- **EXERCISE DATA**
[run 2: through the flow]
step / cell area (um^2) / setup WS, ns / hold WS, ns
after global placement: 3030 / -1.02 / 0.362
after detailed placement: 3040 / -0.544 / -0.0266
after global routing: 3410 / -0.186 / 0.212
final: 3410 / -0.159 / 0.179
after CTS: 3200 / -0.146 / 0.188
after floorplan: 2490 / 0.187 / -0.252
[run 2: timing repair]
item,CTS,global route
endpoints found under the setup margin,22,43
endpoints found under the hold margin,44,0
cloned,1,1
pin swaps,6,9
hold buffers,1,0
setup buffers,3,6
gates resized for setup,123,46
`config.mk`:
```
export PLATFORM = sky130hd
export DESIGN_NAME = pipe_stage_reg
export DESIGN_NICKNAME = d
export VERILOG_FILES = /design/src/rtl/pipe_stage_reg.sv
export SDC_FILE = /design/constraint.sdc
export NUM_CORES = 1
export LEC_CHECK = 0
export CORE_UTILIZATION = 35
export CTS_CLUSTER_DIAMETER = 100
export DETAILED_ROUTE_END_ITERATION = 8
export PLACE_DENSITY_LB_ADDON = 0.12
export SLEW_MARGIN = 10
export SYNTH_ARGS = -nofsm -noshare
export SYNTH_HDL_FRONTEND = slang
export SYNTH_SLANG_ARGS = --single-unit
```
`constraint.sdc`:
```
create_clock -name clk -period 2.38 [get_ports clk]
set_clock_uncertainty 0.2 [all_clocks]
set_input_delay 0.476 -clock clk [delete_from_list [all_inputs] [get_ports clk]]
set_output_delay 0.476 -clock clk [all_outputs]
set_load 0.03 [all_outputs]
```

---

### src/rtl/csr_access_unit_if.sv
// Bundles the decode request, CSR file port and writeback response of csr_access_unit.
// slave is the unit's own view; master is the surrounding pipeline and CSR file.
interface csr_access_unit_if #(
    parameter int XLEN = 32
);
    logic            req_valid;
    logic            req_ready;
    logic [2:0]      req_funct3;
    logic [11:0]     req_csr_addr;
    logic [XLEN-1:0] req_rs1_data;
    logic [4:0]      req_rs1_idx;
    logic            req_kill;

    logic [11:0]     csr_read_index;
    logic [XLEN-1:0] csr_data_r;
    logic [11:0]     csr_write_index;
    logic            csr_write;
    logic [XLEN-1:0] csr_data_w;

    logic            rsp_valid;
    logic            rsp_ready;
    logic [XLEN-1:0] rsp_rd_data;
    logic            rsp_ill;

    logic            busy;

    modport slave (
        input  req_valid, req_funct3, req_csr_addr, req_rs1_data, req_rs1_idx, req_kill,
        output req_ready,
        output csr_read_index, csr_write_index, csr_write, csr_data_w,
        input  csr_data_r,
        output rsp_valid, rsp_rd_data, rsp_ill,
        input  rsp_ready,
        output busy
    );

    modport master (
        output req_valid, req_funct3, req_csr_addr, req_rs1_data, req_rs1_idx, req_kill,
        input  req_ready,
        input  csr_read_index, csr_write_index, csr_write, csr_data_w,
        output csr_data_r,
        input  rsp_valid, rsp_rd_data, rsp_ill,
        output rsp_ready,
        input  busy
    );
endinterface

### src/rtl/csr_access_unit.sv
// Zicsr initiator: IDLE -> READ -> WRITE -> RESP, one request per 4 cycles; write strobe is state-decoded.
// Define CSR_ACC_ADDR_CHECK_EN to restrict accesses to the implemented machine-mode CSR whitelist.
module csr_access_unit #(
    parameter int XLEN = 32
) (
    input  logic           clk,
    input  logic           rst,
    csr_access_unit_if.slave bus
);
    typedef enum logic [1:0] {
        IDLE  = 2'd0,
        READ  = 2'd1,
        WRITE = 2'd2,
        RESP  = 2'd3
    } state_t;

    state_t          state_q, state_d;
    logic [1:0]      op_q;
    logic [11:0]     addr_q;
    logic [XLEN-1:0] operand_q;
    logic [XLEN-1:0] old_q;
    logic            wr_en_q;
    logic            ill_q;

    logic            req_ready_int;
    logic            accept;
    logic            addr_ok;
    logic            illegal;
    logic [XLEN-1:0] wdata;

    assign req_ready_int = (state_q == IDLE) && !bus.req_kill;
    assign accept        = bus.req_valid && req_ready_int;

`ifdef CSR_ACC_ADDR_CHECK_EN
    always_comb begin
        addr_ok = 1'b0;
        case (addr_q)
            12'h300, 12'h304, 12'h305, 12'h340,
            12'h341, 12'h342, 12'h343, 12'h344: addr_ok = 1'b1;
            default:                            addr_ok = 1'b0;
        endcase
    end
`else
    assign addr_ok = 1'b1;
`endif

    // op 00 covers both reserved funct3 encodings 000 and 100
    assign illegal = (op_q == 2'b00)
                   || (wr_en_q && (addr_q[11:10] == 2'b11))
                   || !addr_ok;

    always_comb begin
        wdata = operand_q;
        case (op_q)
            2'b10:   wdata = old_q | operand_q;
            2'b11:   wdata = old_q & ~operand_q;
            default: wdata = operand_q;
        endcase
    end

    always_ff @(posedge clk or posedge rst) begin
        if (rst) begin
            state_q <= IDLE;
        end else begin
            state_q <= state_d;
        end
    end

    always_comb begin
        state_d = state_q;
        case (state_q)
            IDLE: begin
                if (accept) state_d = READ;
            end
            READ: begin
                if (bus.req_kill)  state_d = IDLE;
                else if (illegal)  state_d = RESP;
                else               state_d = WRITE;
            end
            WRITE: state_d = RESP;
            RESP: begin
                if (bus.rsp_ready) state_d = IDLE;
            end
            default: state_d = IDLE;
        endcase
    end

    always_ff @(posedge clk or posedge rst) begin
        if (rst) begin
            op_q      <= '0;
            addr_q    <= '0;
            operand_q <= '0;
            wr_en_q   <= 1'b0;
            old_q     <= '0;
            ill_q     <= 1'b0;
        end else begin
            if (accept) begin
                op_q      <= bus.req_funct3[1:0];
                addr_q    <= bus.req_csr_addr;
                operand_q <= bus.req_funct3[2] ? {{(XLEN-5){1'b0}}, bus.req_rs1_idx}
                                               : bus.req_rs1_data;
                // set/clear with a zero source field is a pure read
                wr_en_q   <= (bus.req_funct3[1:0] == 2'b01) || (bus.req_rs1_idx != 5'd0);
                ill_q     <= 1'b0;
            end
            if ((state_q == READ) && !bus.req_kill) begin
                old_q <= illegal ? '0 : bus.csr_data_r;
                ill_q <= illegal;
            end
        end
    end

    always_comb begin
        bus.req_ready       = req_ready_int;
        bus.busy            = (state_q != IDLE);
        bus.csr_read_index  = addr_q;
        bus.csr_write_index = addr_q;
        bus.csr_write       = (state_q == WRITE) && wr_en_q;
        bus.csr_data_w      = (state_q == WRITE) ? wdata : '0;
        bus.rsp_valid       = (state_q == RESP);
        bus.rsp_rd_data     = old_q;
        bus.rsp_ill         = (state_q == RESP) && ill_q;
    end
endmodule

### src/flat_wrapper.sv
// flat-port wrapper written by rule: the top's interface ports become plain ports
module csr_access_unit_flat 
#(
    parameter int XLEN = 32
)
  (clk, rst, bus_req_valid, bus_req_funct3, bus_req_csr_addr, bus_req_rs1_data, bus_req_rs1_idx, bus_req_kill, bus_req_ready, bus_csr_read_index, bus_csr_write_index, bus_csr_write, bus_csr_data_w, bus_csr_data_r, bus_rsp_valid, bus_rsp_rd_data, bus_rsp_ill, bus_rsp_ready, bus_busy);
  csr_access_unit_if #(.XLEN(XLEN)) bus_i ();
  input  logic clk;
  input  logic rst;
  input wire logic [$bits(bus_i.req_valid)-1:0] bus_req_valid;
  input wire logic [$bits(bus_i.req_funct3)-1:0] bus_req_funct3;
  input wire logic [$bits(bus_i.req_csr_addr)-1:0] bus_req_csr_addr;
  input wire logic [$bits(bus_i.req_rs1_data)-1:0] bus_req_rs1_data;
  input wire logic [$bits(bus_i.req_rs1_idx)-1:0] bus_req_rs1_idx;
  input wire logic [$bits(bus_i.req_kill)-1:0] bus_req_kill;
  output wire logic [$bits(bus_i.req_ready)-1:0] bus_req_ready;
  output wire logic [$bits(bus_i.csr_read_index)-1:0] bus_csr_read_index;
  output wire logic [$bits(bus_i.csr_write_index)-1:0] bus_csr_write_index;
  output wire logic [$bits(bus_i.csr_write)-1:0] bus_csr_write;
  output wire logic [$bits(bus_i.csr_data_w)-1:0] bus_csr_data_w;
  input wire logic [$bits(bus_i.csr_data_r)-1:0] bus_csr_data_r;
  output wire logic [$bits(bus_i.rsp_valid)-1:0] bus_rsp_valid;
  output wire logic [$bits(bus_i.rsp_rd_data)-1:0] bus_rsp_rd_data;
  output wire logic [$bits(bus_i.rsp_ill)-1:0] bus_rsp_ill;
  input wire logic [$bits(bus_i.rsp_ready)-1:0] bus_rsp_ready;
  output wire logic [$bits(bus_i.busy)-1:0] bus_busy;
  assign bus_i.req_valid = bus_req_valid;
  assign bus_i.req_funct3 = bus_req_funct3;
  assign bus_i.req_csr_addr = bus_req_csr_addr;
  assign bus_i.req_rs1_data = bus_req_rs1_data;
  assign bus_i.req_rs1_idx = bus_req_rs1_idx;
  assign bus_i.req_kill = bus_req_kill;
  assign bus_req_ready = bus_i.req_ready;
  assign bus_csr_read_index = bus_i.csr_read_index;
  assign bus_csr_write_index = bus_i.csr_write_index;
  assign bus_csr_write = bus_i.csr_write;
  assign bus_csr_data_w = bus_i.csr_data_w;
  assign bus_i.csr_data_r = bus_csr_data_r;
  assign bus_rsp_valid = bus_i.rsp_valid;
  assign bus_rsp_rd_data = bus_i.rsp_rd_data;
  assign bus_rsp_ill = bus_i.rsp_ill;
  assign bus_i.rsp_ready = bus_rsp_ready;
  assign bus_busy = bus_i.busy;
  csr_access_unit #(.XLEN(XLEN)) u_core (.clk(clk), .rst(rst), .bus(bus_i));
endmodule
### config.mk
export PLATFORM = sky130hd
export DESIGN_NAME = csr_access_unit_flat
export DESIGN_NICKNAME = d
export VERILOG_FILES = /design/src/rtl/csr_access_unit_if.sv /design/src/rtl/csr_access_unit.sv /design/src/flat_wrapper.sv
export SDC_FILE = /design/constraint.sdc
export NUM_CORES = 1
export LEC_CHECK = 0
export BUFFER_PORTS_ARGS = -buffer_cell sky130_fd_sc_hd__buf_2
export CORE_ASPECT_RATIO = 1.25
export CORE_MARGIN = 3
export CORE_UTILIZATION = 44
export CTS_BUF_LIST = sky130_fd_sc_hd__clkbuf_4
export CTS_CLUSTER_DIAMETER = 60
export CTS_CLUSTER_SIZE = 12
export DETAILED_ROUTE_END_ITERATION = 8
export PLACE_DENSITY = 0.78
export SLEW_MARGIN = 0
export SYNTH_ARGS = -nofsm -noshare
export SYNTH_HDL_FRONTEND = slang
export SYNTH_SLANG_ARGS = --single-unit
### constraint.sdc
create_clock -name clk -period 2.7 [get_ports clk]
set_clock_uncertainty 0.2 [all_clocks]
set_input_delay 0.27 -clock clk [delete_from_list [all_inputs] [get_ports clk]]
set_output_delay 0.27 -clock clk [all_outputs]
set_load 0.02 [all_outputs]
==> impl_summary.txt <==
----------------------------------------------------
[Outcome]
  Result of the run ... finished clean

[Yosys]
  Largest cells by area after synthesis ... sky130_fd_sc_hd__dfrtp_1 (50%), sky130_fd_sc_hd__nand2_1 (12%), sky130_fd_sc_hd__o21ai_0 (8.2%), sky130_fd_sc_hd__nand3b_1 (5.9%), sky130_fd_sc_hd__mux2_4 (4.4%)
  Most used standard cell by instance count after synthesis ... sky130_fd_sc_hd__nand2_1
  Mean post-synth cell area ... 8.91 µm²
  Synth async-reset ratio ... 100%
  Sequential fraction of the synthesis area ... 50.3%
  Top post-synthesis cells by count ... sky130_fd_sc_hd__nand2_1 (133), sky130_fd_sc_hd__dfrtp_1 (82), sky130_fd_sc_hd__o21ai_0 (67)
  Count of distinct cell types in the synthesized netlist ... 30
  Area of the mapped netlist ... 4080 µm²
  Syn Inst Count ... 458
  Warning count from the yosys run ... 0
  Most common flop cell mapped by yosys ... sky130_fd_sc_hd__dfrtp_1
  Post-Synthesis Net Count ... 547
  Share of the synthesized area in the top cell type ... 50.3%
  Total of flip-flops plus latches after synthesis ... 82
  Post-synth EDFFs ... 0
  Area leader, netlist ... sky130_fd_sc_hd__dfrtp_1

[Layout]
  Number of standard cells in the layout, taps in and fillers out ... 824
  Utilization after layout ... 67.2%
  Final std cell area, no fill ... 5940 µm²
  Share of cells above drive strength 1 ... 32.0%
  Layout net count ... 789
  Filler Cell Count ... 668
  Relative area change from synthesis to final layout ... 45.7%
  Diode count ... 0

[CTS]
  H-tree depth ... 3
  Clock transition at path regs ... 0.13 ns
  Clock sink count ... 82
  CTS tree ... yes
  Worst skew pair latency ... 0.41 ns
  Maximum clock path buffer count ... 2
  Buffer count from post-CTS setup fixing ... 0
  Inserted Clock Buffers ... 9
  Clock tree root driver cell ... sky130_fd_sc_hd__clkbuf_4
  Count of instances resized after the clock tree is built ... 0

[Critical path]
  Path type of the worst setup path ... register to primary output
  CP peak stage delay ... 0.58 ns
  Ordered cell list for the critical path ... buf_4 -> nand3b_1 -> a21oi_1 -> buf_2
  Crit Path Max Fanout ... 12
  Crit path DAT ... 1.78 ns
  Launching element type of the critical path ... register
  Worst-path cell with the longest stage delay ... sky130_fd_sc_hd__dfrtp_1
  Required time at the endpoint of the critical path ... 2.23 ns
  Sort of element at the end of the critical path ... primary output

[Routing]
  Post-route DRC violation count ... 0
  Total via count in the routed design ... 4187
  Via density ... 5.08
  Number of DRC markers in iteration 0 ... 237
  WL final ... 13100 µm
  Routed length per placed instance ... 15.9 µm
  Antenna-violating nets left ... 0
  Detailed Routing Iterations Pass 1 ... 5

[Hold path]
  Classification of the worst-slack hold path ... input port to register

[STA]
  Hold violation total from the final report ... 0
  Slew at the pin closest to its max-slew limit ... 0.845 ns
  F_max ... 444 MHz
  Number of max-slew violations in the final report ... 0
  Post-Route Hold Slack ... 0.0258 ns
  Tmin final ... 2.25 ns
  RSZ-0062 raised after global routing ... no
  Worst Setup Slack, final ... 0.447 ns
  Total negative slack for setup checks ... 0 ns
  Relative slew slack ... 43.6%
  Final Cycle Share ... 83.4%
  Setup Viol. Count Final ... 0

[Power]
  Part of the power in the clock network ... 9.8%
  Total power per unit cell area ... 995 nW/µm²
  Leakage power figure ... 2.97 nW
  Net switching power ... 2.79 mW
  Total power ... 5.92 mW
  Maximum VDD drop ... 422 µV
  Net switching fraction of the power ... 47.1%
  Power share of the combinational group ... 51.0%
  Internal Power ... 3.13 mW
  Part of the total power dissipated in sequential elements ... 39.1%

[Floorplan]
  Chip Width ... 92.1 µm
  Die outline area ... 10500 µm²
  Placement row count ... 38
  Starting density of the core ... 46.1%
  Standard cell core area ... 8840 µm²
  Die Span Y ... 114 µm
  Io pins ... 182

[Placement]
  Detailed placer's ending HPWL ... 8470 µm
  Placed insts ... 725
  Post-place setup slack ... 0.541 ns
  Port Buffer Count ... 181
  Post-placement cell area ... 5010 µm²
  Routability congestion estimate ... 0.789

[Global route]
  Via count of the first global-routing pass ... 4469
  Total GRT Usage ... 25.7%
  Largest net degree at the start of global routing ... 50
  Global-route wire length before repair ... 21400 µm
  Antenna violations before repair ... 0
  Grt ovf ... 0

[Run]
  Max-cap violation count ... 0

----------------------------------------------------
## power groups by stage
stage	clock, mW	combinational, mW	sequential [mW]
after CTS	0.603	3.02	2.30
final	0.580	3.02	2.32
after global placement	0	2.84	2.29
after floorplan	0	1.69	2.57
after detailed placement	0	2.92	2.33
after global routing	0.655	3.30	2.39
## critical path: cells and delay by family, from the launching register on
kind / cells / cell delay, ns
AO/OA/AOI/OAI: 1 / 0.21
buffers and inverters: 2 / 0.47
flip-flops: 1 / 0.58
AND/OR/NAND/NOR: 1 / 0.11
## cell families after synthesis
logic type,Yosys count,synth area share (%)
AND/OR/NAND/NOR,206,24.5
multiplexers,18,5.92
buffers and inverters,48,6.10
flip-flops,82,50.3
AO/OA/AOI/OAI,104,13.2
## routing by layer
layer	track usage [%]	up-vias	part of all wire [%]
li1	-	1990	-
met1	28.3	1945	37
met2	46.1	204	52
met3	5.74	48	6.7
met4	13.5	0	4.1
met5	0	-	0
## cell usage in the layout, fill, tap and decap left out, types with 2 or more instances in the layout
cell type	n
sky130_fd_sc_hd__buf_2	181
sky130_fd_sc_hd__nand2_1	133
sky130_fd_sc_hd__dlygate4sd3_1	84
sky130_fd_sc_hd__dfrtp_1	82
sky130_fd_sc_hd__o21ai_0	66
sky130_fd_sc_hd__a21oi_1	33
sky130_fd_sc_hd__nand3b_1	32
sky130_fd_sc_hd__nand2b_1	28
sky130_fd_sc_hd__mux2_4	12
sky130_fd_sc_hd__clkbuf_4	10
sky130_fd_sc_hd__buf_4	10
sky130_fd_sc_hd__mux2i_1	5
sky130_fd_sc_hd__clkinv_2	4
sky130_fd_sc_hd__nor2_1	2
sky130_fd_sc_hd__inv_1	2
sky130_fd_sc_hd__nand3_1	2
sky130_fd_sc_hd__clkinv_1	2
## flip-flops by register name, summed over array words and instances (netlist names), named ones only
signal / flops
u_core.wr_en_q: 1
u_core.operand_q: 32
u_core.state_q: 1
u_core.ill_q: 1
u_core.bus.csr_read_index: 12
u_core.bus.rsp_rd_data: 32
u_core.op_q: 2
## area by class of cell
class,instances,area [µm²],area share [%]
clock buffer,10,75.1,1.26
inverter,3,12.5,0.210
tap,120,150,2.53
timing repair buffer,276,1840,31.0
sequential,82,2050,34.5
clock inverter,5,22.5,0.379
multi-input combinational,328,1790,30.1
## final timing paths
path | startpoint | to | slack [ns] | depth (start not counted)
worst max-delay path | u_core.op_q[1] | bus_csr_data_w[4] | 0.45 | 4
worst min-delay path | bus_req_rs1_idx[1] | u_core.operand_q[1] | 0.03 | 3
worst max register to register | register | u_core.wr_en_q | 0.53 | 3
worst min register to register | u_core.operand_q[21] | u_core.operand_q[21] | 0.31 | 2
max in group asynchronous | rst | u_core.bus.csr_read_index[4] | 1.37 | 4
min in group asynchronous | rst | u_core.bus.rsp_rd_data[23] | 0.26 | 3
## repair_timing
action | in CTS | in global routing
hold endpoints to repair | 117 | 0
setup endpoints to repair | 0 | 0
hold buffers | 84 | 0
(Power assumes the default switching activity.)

- **WORK ITEM**
Once you have read through the entries above, state how many lines hold the word "found", giving nothing but the number.

- **SOLUTION TO THIS TASK**
2